No fui su amigo cercano, pero las pocas veces que hablamos lo hicimos para intercambiar ideas sobre periodismo, Jorge Villamil y la fe. De él siempre admiré —como periodista— su enorme capacidad para improvisar al aire en radio y televisión —sin titubear—, y su gran talento para escribir cuartillas a toda velocidad, con dos dedos y en una ruidosa máquina Remington. Era tan virtuoso que después de verlo y escucharlo improvisar noticias al aire, como si las hubiera escrito el mejor redactor para que las leyera el más talentoso de los locutores de noticias, cualquiera que fuera amigo o enemigo, no podía dudar de su genialidad como comunicador. Y lo mismo sucedía a la hora de escribir, tecleando noticias o editoriales en pocos minutos, que luego, sin revisar ni corregir, sacaba de la Remington para que alguien las leyera o para que fueran directamente a la imprenta. Él tenía esa doble virtud —no muy abundante en el periodismo— de hablar con solvencia en radio y televisión, y de redactar con la propiedad y calidad de los mejores escritores.
“Y ya para terminar”, como diría este inolvidable paisano que tuvo todos los defectos, errores y virtudes de los humanos, que le granjearon amigos y admiradores, enemigos y detractores por cantidades, comparto un fragmento de una conferencia suya en un congreso de periodismo en Neiva, por allá hacia 1979. Se trata de un relato que aparece en su libro “Antinoticias”, en el que describe la Máquina del tiempo, la reliquia más valiosa que se exhibe en el Museo Hermitage, de la antigua Leningrado, hoy San Petersburgo, en Rusia, y en el que Darío compara de manera admirable este exótico mecanismo del siglo XVIII con los medios de comunicación. Es una breve cátedra de periodismo que vale la pena releer y replicar.

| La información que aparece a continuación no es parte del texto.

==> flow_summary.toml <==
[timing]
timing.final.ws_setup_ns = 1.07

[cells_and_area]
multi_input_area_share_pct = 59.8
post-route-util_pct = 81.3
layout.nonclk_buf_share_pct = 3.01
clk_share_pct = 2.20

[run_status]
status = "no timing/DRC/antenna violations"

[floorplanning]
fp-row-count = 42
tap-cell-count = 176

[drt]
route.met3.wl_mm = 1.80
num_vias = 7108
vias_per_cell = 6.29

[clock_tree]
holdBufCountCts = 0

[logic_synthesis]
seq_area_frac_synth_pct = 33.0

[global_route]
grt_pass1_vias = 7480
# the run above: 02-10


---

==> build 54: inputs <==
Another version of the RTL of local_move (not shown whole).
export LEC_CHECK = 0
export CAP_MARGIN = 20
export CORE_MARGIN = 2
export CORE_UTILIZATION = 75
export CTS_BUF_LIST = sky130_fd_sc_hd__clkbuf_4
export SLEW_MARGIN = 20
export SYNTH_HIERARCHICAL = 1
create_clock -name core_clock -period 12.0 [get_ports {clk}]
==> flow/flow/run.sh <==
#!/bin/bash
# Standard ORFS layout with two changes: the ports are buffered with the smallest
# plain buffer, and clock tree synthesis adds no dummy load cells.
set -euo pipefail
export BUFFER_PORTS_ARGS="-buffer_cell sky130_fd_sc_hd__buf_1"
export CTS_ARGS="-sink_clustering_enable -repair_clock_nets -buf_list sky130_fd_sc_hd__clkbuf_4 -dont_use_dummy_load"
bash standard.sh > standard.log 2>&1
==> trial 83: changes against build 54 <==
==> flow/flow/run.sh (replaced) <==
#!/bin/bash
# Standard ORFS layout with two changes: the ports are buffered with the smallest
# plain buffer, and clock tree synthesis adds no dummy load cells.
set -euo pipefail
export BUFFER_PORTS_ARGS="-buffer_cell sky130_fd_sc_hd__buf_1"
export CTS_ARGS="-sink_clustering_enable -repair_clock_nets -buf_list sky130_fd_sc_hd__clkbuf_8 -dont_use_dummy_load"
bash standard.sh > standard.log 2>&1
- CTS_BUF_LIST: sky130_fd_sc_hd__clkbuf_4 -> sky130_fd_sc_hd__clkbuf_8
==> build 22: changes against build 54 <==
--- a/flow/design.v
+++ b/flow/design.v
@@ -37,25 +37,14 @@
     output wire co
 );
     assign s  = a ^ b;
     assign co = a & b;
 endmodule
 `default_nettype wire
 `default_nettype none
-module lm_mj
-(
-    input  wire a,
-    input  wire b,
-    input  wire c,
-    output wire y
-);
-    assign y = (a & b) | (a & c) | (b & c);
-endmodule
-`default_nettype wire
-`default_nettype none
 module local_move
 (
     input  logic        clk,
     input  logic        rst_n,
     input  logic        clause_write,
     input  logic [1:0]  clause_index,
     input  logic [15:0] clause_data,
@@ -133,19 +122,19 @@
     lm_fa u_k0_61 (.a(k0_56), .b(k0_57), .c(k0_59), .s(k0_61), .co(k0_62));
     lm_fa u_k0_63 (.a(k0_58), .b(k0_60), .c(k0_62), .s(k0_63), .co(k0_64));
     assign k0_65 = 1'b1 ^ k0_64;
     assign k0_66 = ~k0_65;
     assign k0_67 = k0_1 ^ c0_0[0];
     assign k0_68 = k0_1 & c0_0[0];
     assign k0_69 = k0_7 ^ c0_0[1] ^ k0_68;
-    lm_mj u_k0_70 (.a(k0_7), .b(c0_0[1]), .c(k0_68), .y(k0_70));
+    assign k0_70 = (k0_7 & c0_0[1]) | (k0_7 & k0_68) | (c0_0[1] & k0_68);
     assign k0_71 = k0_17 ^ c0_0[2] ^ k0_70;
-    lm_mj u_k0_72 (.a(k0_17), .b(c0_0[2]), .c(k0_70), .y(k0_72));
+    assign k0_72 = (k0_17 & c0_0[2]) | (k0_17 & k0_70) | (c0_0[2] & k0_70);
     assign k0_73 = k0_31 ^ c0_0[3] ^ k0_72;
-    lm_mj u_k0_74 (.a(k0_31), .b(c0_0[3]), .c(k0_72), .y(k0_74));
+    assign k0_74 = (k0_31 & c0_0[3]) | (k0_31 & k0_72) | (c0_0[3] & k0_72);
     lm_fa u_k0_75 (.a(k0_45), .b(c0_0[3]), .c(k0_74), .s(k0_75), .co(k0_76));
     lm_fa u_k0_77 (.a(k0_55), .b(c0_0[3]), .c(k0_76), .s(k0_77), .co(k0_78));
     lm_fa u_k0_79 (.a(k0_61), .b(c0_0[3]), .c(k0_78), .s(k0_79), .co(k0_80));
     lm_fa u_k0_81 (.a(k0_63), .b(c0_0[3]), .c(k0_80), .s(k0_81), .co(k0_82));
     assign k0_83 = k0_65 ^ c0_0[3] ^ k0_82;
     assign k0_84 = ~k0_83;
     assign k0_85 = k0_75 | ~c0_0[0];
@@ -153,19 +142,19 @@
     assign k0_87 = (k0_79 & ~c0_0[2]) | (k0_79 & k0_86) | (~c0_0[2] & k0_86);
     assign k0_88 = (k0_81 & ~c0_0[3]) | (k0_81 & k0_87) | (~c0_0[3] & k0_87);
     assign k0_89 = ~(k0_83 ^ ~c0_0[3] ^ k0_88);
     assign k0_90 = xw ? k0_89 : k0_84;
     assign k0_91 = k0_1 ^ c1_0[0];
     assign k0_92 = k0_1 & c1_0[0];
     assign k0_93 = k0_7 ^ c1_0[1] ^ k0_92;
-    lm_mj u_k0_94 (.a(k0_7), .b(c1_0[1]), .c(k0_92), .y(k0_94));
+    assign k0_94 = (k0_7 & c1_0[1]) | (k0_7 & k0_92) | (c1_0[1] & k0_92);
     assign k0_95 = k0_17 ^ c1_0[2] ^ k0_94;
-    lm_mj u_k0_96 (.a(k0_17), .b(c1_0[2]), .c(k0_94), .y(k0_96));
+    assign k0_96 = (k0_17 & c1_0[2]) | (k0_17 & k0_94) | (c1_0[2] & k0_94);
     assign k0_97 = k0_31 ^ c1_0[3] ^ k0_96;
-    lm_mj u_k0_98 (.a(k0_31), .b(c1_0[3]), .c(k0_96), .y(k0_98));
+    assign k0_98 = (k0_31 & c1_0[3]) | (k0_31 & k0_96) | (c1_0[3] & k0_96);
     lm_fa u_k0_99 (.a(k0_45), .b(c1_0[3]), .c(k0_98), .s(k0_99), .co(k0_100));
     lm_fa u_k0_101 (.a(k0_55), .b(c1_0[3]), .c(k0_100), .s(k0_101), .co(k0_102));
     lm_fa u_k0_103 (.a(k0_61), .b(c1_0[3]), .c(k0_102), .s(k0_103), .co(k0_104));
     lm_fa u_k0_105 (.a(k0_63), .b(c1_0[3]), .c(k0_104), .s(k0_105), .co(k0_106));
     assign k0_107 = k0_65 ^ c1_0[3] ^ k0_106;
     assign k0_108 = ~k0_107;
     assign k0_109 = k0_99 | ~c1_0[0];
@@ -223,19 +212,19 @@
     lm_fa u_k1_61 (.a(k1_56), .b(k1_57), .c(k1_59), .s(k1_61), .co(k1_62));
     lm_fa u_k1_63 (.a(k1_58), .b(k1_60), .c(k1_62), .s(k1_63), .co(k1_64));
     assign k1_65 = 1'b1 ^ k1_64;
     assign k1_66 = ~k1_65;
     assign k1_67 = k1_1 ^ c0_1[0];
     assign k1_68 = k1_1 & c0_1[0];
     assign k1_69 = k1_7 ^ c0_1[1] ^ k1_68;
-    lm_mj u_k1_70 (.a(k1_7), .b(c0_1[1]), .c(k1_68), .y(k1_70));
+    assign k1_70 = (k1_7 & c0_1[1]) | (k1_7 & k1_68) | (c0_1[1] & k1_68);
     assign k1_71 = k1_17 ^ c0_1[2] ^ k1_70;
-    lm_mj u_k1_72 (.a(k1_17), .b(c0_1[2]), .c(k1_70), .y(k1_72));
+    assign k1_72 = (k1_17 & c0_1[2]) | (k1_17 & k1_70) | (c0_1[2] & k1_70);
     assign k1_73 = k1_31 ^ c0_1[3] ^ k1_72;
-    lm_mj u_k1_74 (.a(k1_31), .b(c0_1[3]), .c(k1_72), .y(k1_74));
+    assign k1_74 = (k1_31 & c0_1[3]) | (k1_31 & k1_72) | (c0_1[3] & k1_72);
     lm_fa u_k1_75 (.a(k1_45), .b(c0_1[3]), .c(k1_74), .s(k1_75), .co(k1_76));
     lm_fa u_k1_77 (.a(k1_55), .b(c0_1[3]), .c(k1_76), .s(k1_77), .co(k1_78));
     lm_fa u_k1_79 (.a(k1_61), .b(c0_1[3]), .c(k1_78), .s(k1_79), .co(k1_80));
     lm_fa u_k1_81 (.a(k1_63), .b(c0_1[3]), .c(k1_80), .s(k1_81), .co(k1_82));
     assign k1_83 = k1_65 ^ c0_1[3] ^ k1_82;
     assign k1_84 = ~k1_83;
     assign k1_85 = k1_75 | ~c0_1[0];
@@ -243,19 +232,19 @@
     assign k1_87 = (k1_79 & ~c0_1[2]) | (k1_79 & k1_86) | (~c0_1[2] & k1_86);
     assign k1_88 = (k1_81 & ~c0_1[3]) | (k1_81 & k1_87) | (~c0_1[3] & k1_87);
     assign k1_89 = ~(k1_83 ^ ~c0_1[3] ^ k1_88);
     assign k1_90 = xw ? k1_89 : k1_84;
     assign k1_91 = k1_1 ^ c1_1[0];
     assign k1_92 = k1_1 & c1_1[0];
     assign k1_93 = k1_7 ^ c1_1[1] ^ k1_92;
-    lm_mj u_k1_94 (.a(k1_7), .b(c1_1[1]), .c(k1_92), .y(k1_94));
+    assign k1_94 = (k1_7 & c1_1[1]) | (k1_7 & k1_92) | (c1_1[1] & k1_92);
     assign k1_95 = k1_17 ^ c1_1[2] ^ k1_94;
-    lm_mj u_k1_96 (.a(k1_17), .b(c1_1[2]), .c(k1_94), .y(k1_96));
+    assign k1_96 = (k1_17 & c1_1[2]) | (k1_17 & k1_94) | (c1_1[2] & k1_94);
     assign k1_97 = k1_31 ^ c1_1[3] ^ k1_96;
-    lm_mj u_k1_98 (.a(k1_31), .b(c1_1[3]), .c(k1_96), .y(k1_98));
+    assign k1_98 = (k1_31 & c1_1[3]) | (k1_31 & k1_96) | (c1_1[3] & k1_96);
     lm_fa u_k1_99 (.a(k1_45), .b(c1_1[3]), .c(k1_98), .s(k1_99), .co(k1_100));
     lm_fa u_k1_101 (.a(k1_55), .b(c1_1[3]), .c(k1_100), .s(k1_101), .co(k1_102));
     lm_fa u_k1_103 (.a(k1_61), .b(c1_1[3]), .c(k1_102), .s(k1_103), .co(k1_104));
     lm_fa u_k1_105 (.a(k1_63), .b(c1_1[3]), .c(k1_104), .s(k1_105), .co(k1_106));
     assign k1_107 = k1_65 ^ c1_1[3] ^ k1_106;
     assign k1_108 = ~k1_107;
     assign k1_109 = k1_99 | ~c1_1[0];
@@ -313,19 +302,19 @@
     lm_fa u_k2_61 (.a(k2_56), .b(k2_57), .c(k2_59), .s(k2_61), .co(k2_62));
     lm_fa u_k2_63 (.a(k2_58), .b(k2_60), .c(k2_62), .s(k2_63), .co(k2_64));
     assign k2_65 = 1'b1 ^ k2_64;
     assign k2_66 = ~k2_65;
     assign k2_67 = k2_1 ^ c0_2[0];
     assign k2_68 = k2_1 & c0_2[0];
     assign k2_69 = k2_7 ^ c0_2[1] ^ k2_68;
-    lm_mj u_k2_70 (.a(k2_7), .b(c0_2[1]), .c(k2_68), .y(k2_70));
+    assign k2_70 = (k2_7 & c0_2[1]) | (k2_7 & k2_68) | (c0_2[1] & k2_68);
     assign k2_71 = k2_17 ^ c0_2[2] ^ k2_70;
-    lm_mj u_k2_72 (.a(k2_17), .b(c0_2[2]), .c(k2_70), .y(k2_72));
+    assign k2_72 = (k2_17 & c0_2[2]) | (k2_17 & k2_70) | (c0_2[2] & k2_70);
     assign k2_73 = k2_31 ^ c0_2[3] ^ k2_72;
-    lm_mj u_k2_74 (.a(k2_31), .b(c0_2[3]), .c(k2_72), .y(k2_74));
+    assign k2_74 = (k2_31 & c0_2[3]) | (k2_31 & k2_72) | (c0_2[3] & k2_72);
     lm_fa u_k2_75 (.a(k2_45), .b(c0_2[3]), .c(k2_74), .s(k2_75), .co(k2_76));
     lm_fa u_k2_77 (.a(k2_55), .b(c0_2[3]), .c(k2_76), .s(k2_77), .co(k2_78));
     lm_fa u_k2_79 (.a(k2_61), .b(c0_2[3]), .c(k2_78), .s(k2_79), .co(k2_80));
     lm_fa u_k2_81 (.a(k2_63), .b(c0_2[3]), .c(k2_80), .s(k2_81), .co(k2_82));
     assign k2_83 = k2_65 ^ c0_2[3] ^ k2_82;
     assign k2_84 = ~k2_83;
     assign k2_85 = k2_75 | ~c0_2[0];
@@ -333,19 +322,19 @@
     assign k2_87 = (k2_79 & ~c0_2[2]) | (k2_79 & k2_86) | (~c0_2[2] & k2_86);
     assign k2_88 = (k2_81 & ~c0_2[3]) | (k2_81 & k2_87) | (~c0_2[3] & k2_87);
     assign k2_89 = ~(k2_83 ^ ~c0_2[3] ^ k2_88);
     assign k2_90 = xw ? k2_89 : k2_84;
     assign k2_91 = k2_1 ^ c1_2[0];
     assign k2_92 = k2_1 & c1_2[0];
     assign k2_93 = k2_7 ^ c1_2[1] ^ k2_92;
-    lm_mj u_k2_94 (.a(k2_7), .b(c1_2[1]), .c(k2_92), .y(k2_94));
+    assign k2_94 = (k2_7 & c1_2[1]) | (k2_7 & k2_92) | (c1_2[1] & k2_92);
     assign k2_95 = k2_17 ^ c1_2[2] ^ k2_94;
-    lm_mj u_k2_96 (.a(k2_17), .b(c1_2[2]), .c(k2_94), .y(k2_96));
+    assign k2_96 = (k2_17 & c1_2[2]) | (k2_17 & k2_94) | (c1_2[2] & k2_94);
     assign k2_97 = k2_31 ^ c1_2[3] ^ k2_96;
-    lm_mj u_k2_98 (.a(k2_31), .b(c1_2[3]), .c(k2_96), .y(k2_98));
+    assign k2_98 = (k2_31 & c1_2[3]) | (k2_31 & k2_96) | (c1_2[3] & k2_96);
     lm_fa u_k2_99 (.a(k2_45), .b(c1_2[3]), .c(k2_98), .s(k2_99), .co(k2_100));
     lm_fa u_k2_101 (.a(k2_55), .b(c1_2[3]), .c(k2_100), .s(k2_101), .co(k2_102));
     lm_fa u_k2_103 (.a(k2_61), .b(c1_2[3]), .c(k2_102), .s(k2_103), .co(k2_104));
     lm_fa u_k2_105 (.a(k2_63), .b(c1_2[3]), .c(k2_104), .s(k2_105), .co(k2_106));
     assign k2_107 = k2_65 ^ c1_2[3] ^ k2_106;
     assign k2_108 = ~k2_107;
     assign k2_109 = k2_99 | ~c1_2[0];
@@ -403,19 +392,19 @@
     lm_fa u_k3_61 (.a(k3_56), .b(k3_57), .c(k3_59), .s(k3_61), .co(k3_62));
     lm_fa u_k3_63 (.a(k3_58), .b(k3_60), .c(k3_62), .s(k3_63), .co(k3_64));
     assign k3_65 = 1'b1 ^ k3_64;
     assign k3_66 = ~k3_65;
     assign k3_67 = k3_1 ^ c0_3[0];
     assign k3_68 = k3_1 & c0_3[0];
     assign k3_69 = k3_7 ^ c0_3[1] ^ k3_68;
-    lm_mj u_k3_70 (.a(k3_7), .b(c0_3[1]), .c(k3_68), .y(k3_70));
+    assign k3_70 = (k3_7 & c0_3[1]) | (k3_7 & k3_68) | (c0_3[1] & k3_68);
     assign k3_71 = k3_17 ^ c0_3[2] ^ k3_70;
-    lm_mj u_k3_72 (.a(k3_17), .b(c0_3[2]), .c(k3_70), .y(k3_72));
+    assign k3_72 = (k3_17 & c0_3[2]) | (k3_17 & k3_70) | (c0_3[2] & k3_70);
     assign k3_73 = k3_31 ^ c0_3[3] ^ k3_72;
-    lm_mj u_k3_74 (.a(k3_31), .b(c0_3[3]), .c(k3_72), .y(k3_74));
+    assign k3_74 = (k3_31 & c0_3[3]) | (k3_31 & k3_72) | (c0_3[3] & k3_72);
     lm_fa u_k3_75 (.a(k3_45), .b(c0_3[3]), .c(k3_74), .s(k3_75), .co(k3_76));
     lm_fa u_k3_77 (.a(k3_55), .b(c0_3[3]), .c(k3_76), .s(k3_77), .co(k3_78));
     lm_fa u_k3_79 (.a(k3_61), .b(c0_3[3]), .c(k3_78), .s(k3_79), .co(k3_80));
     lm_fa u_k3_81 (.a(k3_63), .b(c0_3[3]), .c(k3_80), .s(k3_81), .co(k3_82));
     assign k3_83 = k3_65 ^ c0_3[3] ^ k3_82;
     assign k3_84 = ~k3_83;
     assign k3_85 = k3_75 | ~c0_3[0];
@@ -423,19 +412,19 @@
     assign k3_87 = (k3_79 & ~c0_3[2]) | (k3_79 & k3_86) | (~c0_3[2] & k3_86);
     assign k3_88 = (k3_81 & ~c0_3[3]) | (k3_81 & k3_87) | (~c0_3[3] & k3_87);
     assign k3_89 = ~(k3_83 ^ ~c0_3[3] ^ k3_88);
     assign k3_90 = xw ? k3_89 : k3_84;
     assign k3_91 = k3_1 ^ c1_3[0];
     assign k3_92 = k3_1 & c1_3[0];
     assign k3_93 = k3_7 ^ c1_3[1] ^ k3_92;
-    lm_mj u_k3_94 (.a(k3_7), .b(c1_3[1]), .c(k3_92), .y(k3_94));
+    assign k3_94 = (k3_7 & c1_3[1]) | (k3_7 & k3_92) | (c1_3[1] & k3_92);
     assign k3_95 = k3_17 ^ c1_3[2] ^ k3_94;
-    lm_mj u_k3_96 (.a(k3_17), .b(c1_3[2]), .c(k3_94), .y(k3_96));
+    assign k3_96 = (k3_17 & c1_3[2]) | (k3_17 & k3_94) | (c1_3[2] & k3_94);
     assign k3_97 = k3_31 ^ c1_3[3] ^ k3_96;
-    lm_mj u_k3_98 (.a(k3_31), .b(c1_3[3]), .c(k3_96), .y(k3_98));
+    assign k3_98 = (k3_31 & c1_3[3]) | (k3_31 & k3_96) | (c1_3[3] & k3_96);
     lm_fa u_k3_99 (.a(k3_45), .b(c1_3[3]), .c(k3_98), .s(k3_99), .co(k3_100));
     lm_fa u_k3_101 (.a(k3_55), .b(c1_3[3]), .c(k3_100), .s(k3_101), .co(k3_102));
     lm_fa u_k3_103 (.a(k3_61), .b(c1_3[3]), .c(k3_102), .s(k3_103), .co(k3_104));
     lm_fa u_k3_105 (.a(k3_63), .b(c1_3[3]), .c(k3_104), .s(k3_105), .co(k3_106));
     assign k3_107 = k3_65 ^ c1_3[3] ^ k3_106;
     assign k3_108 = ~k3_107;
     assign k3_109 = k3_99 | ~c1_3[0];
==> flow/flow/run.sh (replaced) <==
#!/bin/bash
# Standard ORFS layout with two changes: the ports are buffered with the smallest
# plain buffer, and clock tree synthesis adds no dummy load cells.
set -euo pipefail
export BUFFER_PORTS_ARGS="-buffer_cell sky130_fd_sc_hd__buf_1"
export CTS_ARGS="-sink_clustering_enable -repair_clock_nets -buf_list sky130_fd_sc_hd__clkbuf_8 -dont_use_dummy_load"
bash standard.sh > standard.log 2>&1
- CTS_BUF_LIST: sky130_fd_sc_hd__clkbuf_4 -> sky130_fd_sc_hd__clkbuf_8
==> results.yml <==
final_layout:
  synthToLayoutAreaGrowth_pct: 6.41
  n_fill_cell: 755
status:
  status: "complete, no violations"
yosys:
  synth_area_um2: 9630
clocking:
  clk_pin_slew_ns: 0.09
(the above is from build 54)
What follows belongs to an exercise in optimizing a design on an open flow for small area, a short achievable clock period and few clock cycles per item; a production flow would make more cautious choices.
At most, simulation tests tie the RTL to the original design; equivalence was not proved.

== P ==
## yuv_to_rgb_top
module yuv_to_rgb_top (
	input logic Clock,
	input logic resetn,
	input logic in_valid,
	input csc_pkg::pixel_t in_y_even,
	input csc_pkg::pixel_t in_y_odd,
	input csc_pkg::pixel_t in_u,
	input csc_pkg::pixel_t in_v,
	output logic in_ready,
	output logic out_valid,
	output csc_pkg::word_t out_data,
	input logic out_credit
);
	localparam logic [1:0] PA = 2'd0;
	localparam logic [1:0] PB = 2'd1;
	localparam logic [1:0] PC = 2'd2;
	localparam logic [1:0] T_NONE = 2'd0;
	localparam logic [1:0] T_EVEN = 2'd1;
	localparam logic [1:0] T_ODD = 2'd2;
	logic [3:0][7:0] s_ye;
	logic [3:0][7:0] s_yo;
	logic [3:0][7:0] s_u;
	logic [3:0][7:0] s_v;
	logic wpar;
	logic [1:0] widx;
	logic rpar;
	logic [1:0] rk;
	logic [1:0] rph;
	logic [2:0] cred;
	logic stall;
	logic [26:0] pre_u;
	logic [26:0] pre_v;
	logic [7:0] yo_r;
	logic [18:0] fcs;
	logic [8:0] fu;
	logic oiss;
	logic [1:0] t1;
	logic [7:0] y1;
	logic [8:0] ub1;
	logic [8:0] vb1;
	logic [1:0] t2;
	logic [22:0] pr2;
	logic [22:0] pg2;
	logic [22:0] pb2;
	logic [1:0] t3;
	logic [7:0] r3;
	logic [7:0] g3;
	logic [7:0] b3;
	logic [7:0] bh;
	logic pend;
	logic v4;
	logic accept;
	logic start_ok;
	logic op_valid;
	logic go;
	logic [1:0] tag_r;
	logic wpar_n;
	logic [1:0] widx_n;
	logic rpar_n;
	logic [1:0] rk_n;
	logic [1:0] rph_n;
	logic [2:0] cred_n;
	logic v4_n;
	logic stall_n;
	logic free_n;
	logic [26:0] tap_u;
	logic [26:0] tap_v;
	logic [18:0] fir_cs;
	logic [8:0] fir_out;
	logic [22:0] lpr;
	logic [22:0] lpg;
	logic [22:0] lpb;
	logic [7:0] lr;
	logic [7:0] lg;
	logic [7:0] lb;
	assign accept = in_valid && in_ready;
	assign start_ok = (rk != 2'd0) || (wpar != rpar);
	assign op_valid = (rph != PA) || start_ok;
	assign go = op_valid && !stall;
	assign tag_r = oiss ? T_ODD : (go && rph == PC) ? T_EVEN : T_NONE;
	always_comb begin
		wpar_n = wpar;
		widx_n = widx;
		if (accept) begin
			widx_n = widx + 2'd1;
			if (widx == 2'd3)
				wpar_n = !wpar;
		end
		rpar_n = rpar;
		rk_n = rk;
		rph_n = rph;
		if (go) begin
			case (rph)
				PA: rph_n = PB;
				PB: rph_n = PC;
				default: begin
					rph_n = PA;
					rk_n = rk + 2'd1;
					if (rk == 2'd3)
						rpar_n = !rpar;
				end
			endcase
		end
  ...
For scale: ~2500 cells after synthesis, roughly 54 I/O pins, about 28000 um2 of cells after synthesis.
make LEC_CHECK=0 CAP_MARGIN=20 CORE_MARGIN=2 CORE_UTILIZATION=40 SLEW_MARGIN=20 finish   # period 9.0 ns
run.sh (not shown) runs the stock make flow with config.mk's settings and CLKGATE_MAP_FILE= SYNTH_SCRIPT=/design/flow/synth_recipe.tcl, a recipe that flattens the netlist after the stock synthesis.
The flow did not stop early for P: all stages ran, and the layout cleared the timing, DRC and antenna checks.
The following lists how Q was set up differently from P:
- SETUP_SLACK_MARGIN: unset -> 5
--- outcome ---
Against P as the reference, Q delivers a lower critical path depth. Looking at launch point of the worst path, the y1[5] result is from P; the y1[2] one comes from Q. Lower via count of the first global-routing pass among P and Q: P. Wire length per cell in Q is 0.35% lower than in P. On global-route usage, Q tracks P almost exactly.
No functional check of the RTL was part of any run of this note.


== old ==
Another version of the RTL of yuv_to_rgb_top (not shown whole).
Size: about 2500 cells after synthesis, about 0.027 mm² of cells after synthesis.
Settings: LEC_CHECK=0, CAP_MARGIN=20, CORE_MARGIN=2, CORE_UTILIZATION=65, SETUP_SLACK_MARGIN=5, SLEW_MARGIN=20; clock period 9.0 ns.
standard.sh (not shown) runs the stock make flow with config.mk's settings and CLKGATE_MAP_FILE= SYNTH_SCRIPT=/design/flow/synth_recipe.tcl, a recipe that flattens the netlist after the stock synthesis.
==> flow/flow/run.sh <==
#!/bin/bash
# Own flow: the standard synthesis, then inverters around full adders removed
# (flow/fixinv.py, checked for equivalence with Yosys), then the standard
# layout with timing repair aiming past the clock period.
set -euo pipefail
MARGIN=5.8
R=orfs/results/sky130hd/yuv_to_rgb_top/base
bash standard.sh synth > synth.log 2>&1
cp $R/1_2_yosys.v yosys_before_fixinv.v.log
python3 flow/fixinv.py $R/1_2_yosys.v fixinv_out.v > fixinv.log 2>&1
LIB=$FLOW_HOME/platforms/sky130hd/lib/sky130_fd_sc_hd__tt_025C_1v80.lib
cat > fixinv_equiv.ys <<EOS
read_liberty -ignore_miss_func $LIB
read_verilog yosys_before_fixinv.v.log
rename $FLOW_TOP gold
read_verilog fixinv_out.v
rename $FLOW_TOP gate
hierarchy -check
flatten
rename -hide gold/w:_*
rename -hide gate/w:_*
async2sync
equiv_make gold gate eq
hierarchy -top eq
equiv_simple
equiv_induct
equiv_status -assert
EOS
if yosys -q -s fixinv_equiv.ys > fixinv_equiv.log 2>&1; then
  cp fixinv_out.v $R/1_2_yosys.v
  echo "fixinv: equivalent, netlist replaced" >> fixinv.log
else
  echo "fixinv: not proven equivalent, netlist kept" >> fixinv.log
fi
bash standard.sh SETUP_SLACK_MARGIN=$MARGIN "BUFFER_PORTS_ARGS=-buffer_cell sky130_fd_sc_hd__buf_4" finish > finish.log 2>&1
Other scripts of this flow, unchanged in this note and not shown: flow/flow/fixinv.py
Testbench counts of old, summed over its fixed seeds: cycles 4,680, pairs 1,536.
Edits applied to the flow inputs when going from old to new:
Settings: an added CTS_BUF_LIST of sky130_fd_sc_hd__clkbuf_4 sky130_fd_sc_hd__clkbuf_8.
--- outcome ---
Worst hold slack (higher): new
A highest metal layer with signal wires of met4 is what old shows, while met5 belongs to new.
Via count of the first global-routing pass: new vs old, no meaningful difference
[compare] base=old new=new: utilization now smaller, routed via count comparable, number of buffers outside the clock class in the layout now smaller, register-to-register slack now larger.
Compared with old, new shows final instance area that has gone down slightly.
Delta (new minus old): wire length lower; first-pass GRT wire length fell by about 1.1%.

¡Adiós para siempre al gran Darío, el periodista, poeta, polemista y polémico y, sobre todo, al hombre de fe!
VSV
MI AMIGO OSCAR VEGA DURAN, cofundador de la emisora de Neiva HJDOBLEK, con Francisco Restrepo Arroyave, reconocido locutor de la radio y la TV Huilense (durante 20 años presentador del reinado departamental del Bambuco), le respondió así a Vicente:
Apreciado Vicente gracias por esa completa reseña de mi paisano Dario. Tarqueño ilustre, con verbo proverbial sobre cuanto tema se ofreciera sin importar la profundidad del mismo, ni el público al que se dirigía, de política internacional. De Historia, literatura universal etc , etc, admirable si porque como lo reseñas no terminó sus estudios de bachillerato pero era un erurito ante quien fuera. A tu completa reseña quisiera respetuosamente agregar su paso por Radio Sur de Pitalito y la vieja y recordada Radio Colosal AM. En cadenas Nacionales de radio RCN. Escribía todos los dias en el diario El Espacio: en la Revista Cromos, en Television: Noticiero RCN, AM-PM y NTC. Con mi familia nos unio amistad de toda la vida. En mi album familiar hay una foto de Dario jugando ajedrez con mi padre y yo un niño a su lado en nuestra casa de Tarqui. Mis primeros pinitos en TV ocurrieron baio su direccion en 3 esoeciales de futbol con LEO television en el Canal 1 de Inravision en 1979. Imborrable huella en las letras, la
comunicacion, y en el cada vez mas escaso milagro de encontar en nuestros tiempos un agradabilisimo e ilustrado personaje. Hasta Siempre Dario!!!!